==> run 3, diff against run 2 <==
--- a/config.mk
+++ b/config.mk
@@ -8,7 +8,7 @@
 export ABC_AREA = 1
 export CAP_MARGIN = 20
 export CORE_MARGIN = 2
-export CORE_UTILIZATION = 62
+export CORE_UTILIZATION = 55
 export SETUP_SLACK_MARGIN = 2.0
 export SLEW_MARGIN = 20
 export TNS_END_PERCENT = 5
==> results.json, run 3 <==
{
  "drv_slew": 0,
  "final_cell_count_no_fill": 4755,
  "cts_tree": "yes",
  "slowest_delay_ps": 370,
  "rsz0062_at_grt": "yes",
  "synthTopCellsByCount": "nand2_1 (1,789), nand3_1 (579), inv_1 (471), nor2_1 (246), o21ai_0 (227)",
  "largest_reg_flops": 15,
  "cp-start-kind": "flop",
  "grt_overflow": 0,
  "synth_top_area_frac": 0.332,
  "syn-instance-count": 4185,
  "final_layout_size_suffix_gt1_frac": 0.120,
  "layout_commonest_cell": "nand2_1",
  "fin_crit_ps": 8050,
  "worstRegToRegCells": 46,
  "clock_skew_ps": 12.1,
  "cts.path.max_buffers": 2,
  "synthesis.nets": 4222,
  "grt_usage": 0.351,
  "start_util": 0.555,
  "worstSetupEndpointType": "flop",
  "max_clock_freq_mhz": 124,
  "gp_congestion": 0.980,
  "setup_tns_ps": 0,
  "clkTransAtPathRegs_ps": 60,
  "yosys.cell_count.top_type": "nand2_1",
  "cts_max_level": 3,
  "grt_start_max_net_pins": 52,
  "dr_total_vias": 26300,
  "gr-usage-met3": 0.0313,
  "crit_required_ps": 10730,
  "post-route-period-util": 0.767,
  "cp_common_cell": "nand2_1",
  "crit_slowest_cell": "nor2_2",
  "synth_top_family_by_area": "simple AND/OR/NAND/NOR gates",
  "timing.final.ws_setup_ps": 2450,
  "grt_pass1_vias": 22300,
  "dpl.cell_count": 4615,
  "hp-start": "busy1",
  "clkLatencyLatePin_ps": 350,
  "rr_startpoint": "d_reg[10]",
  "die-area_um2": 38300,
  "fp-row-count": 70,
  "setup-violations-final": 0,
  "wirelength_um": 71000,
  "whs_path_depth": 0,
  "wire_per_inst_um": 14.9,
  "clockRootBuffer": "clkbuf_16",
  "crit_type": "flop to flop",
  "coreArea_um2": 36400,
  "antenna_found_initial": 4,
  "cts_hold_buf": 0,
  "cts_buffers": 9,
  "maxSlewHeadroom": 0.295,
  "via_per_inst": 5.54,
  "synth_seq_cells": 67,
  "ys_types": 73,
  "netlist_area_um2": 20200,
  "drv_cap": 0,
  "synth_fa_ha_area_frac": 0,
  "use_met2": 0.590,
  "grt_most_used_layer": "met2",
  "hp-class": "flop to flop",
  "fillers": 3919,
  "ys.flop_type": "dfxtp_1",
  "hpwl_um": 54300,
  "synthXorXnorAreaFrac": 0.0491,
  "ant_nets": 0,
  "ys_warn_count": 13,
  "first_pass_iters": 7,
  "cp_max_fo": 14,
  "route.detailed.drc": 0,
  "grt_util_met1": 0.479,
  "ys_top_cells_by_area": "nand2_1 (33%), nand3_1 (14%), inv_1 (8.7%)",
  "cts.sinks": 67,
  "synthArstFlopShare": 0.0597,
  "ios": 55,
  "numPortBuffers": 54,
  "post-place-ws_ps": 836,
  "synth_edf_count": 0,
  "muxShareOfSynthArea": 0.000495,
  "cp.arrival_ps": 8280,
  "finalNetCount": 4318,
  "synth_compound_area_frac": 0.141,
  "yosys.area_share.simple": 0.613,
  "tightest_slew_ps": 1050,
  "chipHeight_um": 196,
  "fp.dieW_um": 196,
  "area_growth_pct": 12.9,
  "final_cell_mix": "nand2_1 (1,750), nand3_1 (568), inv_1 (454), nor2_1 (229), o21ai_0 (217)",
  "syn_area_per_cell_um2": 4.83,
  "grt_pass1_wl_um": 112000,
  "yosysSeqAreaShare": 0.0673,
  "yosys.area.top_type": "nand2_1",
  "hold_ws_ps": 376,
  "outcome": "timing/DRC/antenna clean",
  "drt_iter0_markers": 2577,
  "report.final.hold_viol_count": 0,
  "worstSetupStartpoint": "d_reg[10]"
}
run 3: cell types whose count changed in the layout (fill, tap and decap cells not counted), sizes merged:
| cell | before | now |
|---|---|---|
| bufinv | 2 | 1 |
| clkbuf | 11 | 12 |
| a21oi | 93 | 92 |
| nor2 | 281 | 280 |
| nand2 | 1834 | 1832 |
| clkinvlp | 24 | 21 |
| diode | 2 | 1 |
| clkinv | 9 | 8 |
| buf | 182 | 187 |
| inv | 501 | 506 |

═══

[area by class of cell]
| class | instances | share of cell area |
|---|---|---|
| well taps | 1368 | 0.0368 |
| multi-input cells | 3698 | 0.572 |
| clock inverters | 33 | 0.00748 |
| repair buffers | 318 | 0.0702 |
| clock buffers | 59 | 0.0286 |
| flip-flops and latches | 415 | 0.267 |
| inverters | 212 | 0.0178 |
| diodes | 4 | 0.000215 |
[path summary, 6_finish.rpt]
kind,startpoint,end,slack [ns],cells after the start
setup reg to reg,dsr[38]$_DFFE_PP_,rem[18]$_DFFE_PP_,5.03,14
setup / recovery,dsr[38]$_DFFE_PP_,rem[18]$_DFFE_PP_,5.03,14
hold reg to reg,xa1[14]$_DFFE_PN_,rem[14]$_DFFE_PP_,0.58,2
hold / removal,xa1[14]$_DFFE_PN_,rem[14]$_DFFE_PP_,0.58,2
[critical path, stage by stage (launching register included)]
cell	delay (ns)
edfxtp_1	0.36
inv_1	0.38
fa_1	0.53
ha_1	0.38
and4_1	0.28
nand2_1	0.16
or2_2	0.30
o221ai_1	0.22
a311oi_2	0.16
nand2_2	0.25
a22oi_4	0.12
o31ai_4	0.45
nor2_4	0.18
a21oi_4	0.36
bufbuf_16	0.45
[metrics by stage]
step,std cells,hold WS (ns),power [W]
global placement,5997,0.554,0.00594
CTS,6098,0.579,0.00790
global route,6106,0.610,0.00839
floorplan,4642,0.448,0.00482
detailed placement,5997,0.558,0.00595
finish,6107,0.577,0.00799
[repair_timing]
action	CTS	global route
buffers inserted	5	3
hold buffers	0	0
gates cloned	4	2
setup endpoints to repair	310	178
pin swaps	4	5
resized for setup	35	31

═══

### Task objective
Once you have counted the lines above containing the word "route", state that number and nothing more.

### Task response
4